**Required action**
In exact form, set down only those lines of the material that run from its first line to the line with "(!load && run", inclusive.
◇ ◇ ◇ ◇
$ cat src/rtl/hdr_slot_timer.sv
module hdr_slot_timer #(
    parameter int SLOT_BYTES = 64,
    parameter int CNT_W      = 10
) (
    input  logic             clk,
    input  logic             rst_n,
    input  logic             load,
    input  logic [CNT_W-1:0] load_slots,
    input  logic             run,
    input  logic             byte_stb,
    output logic             zero
);
    localparam int SB_W = $clog2(SLOT_BYTES);

    logic [SB_W-1:0]  byte_in_slot;
    logic [CNT_W-1:0] slots_left;

    assign zero = (slots_left == '0);

    always_ff @(posedge clk) begin
        if (!rst_n) begin
            byte_in_slot <= '0;
            slots_left   <= '0;
        end else if (load) begin
            byte_in_slot <= '0;
            slots_left   <= load_slots;
        end else if (run && byte_stb && !zero) begin
            if (byte_in_slot == SB_W'(SLOT_BYTES - 1)) begin
                byte_in_slot <= '0;
                slots_left   <= slots_left - CNT_W'(1);
            end else begin
                byte_in_slot <= byte_in_slot + SB_W'(1);
            end
        end
    end

    assert_slot_step_R6: assert property (@(posedge clk) disable iff (!rst_n)
        (!load && run && byte_stb && !zero && byte_in_slot == SB_W'(SLOT_BYTES - 1))
        |=> slots_left == $past(slots_left) - CNT_W'(1));
endmodule

$ cat src/rtl/hd_retry_ctrl.sv
module hd_retry_ctrl #(
    parameter int RETRY_W     = 4,
    parameter int WIN_W       = 6,
    parameter int LFSR_W      = 10,
    parameter int LFSR_TAP    = 7,
    parameter int SLOT_BYTES  = 64,
    parameter int JAM_BYTES   = 4,
    parameter int DEFER_LIMIT = 3036
) (
    input  logic               clk,
    input  logic               rst_n,
    input  logic               tx_start,
    input  logic               tx_end,
    input  logic               byte_stb,
    input  logic               col_det,
    input  logic               crs,
    input  logic               cfg_no_backoff,
    input  logic               cfg_defer_allow,
    input  logic [RETRY_W-1:0] cfg_retry_max,
    input  logic [WIN_W-1:0]   cfg_col_window,
    output logic               send_req,
    output logic               abort_xcol,
    output logic               abort_xdefer,
    output logic               late_col
);
    import hdr_pkg::*;

    localparam int ATT_W = RETRY_W + 1;
    localparam int BC_W  = WIN_W + 1;
    localparam int DEF_W = $clog2(DEFER_LIMIT + 1);
    localparam int JAM_W = $clog2(JAM_BYTES);

    hdr_state_e        state, next_state;
    logic [ATT_W-1:0]  attempts, attempts_nxt;
    logic [BC_W-1:0]   byte_cnt;
    logic [DEF_W-1:0]  defer_cnt;
    logic [JAM_W-1:0]  jam_cnt;
    logic [LFSR_W-1:0] rnd, bo_mask;
    logic              defer_hit, late_hit, jam_last, over_limit, early_col, bo_zero;

    hdr_lfsr #(.W(LFSR_W), .TAP(LFSR_TAP)) u_lfsr (
        .clk(clk), .rst_n(rst_n), .q(rnd)
    );

    hdr_slot_timer #(.SLOT_BYTES(SLOT_BYTES), .CNT_W(LFSR_W)) u_slot (
        .clk(clk), .rst_n(rst_n),
        .load(early_col), .load_slots(rnd & bo_mask),
        .run(state == S_BACKOFF), .byte_stb(byte_stb), .zero(bo_zero)
    );

    assign defer_hit    = byte_stb && (defer_cnt == DEF_W'(DEFER_LIMIT));
    assign late_hit     = byte_cnt > {1'b0, cfg_col_window};
    assign jam_last     = byte_stb && (jam_cnt == JAM_W'(JAM_BYTES - 1));
    assign over_limit   = attempts > {1'b0, cfg_retry_max};
    assign early_col    = (state == S_XMIT) && col_det && !late_hit;
    assign attempts_nxt = attempts + ATT_W'(1);

    // backoff range mask: 2^min(n,LFSR_W)-1 for attempt n
    always_comb begin
        for (int i = 0; i < LFSR_W; i++) bo_mask[i] = (i < int'(attempts_nxt));
    end

    // next-state logic
    always_comb begin
        next_state = state;
        unique case (state)
            S_IDLE:    if (tx_start) next_state = S_DEFER;
            S_DEFER:   if (!crs) next_state = S_XMIT;
                       else if (defer_hit && !cfg_defer_allow) next_state = S_IDLE;
            S_XMIT:    if (col_det) next_state = late_hit ? S_IDLE : S_JAM;
                       else if (tx_end) next_state = S_IDLE;
            S_JAM:     if (jam_last) next_state = over_limit ? S_IDLE :
                                     (cfg_no_backoff ? S_DEFER : S_BACKOFF);
            S_BACKOFF: if (bo_zero) next_state = S_DEFER;
            default:   next_state = S_IDLE;
        endcase
    end

    // state register
    always_ff @(posedge clk) begin
        if (!rst_n) state <= S_IDLE;
        else        state <= next_state;
    end

    // counters
    always_ff @(posedge clk) begin
        if (!rst_n) begin
            attempts  <= '0;
            byte_cnt  <= '0;
            defer_cnt <= '0;
            jam_cnt   <= '0;
        end else begin
            if (next_state == S_IDLE) attempts <= '0;
            else if (early_col)       attempts <= attempts_nxt;

            if (state != S_XMIT)                 byte_cnt <= '0;
            else if (byte_stb && byte_cnt != '1) byte_cnt <= byte_cnt + BC_W'(1);

            if (state != S_DEFER) defer_cnt <= '0;
            else if (byte_stb && crs && defer_cnt != DEF_W'(DEFER_LIMIT))
                defer_cnt <= defer_cnt + DEF_W'(1);

            if (state != S_JAM) jam_cnt <= '0;
            else if (byte_stb)  jam_cnt <= jam_cnt + JAM_W'(1);
        end
    end

    // outputs
    always_comb begin
        send_req     = (state == S_DEFER) && !crs;
        abort_xdefer = (state == S_DEFER) && crs && defer_hit && !cfg_defer_allow;
        late_col     = (state == S_XMIT) && col_det && late_hit;
        abort_xcol   = (state == S_JAM) && jam_last && over_limit;
    end

    assert_one_event_R9: assert property (@(posedge clk) disable iff (!rst_n)
        $onehot0({send_req, abort_xcol, abort_xdefer, late_col}));

    assert_send_enters_xmit_R1: assert property (@(posedge clk) disable iff (!rst_n)
        send_req |=> (state == S_XMIT) && (byte_cnt == '0));

    assert_defer_bounded_R2: assert property (@(posedge clk) disable iff (!rst_n)
        defer_cnt <= DEF_W'(DEFER_LIMIT));

    assert_late_ends_frame_R4: assert property (@(posedge clk) disable iff (!rst_n)
        late_col |=> (state == S_IDLE) && (attempts == '0));

    assert_early_counts_R7: assert property (@(posedge clk) disable iff (!rst_n)
        early_col |=> (state == S_JAM) && (attempts == $past(attempts) + ATT_W'(1)));

    assert_abort_clears_R8: assert property (@(posedge clk) disable iff (!rst_n)
        (abort_xcol || abort_xdefer) |=> (state == S_IDLE) && (attempts == '0));
endmodule

$ cat config.mk
export PLATFORM = sky130hd
export DESIGN_NAME = hd_retry_ctrl
export DESIGN_NICKNAME = d
export VERILOG_FILES = /design/src/rtl/hdr_pkg.sv /design/src/rtl/hdr_lfsr.sv /design/src/rtl/hdr_slot_timer.sv /design/src/rtl/hd_retry_ctrl.sv
export SDC_FILE = /design/constraint.sdc
export NUM_CORES = 1
export LEC_CHECK = 0
export BUFFER_PORTS_ARGS = -buffer_cell sky130_fd_sc_hd__buf_2
export CAP_MARGIN = 25
export CORE_UTILIZATION = 45
export CTS_CLUSTER_SIZE = 14
export DETAILED_ROUTE_END_ITERATION = 16
export SETUP_SLACK_MARGIN = 0.5
export SYNTH_ARGS = -nofsm -noshare
export SYNTH_HDL_FRONTEND = slang
export SYNTH_SLANG_ARGS = --single-unit
$ cat constraint.sdc
create_clock -name clk -period 4.4 [get_ports clk]
set_input_delay 0.44 -clock clk [delete_from_list [all_inputs] [get_ports clk]]
set_output_delay 0.44 -clock clk [all_outputs]
set_load 0.02 [all_outputs]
◇ ◇ ◇ ◇
**Result for this exercise**
$ cat src/rtl/hdr_slot_timer.sv
module hdr_slot_timer #(
    parameter int SLOT_BYTES = 64,
    parameter int CNT_W      = 10
) (
    input  logic             clk,
    input  logic             rst_n,
    input  logic             load,
    input  logic [CNT_W-1:0] load_slots,
    input  logic             run,
    input  logic             byte_stb,
    output logic             zero
);
    localparam int SB_W = $clog2(SLOT_BYTES);

    logic [SB_W-1:0]  byte_in_slot;
    logic [CNT_W-1:0] slots_left;

    assign zero = (slots_left == '0);

    always_ff @(posedge clk) begin
        if (!rst_n) begin
            byte_in_slot <= '0;
            slots_left   <= '0;
        end else if (load) begin
            byte_in_slot <= '0;
            slots_left   <= load_slots;
        end else if (run && byte_stb && !zero) begin
            if (byte_in_slot == SB_W'(SLOT_BYTES - 1)) begin
                byte_in_slot <= '0;
                slots_left   <= slots_left - CNT_W'(1);
            end else begin
                byte_in_slot <= byte_in_slot + SB_W'(1);
            end
        end
    end

    assert_slot_step_R6: assert property (@(posedge clk) disable iff (!rst_n)
        (!load && run && byte_stb && !zero && byte_in_slot == SB_W'(SLOT_BYTES - 1))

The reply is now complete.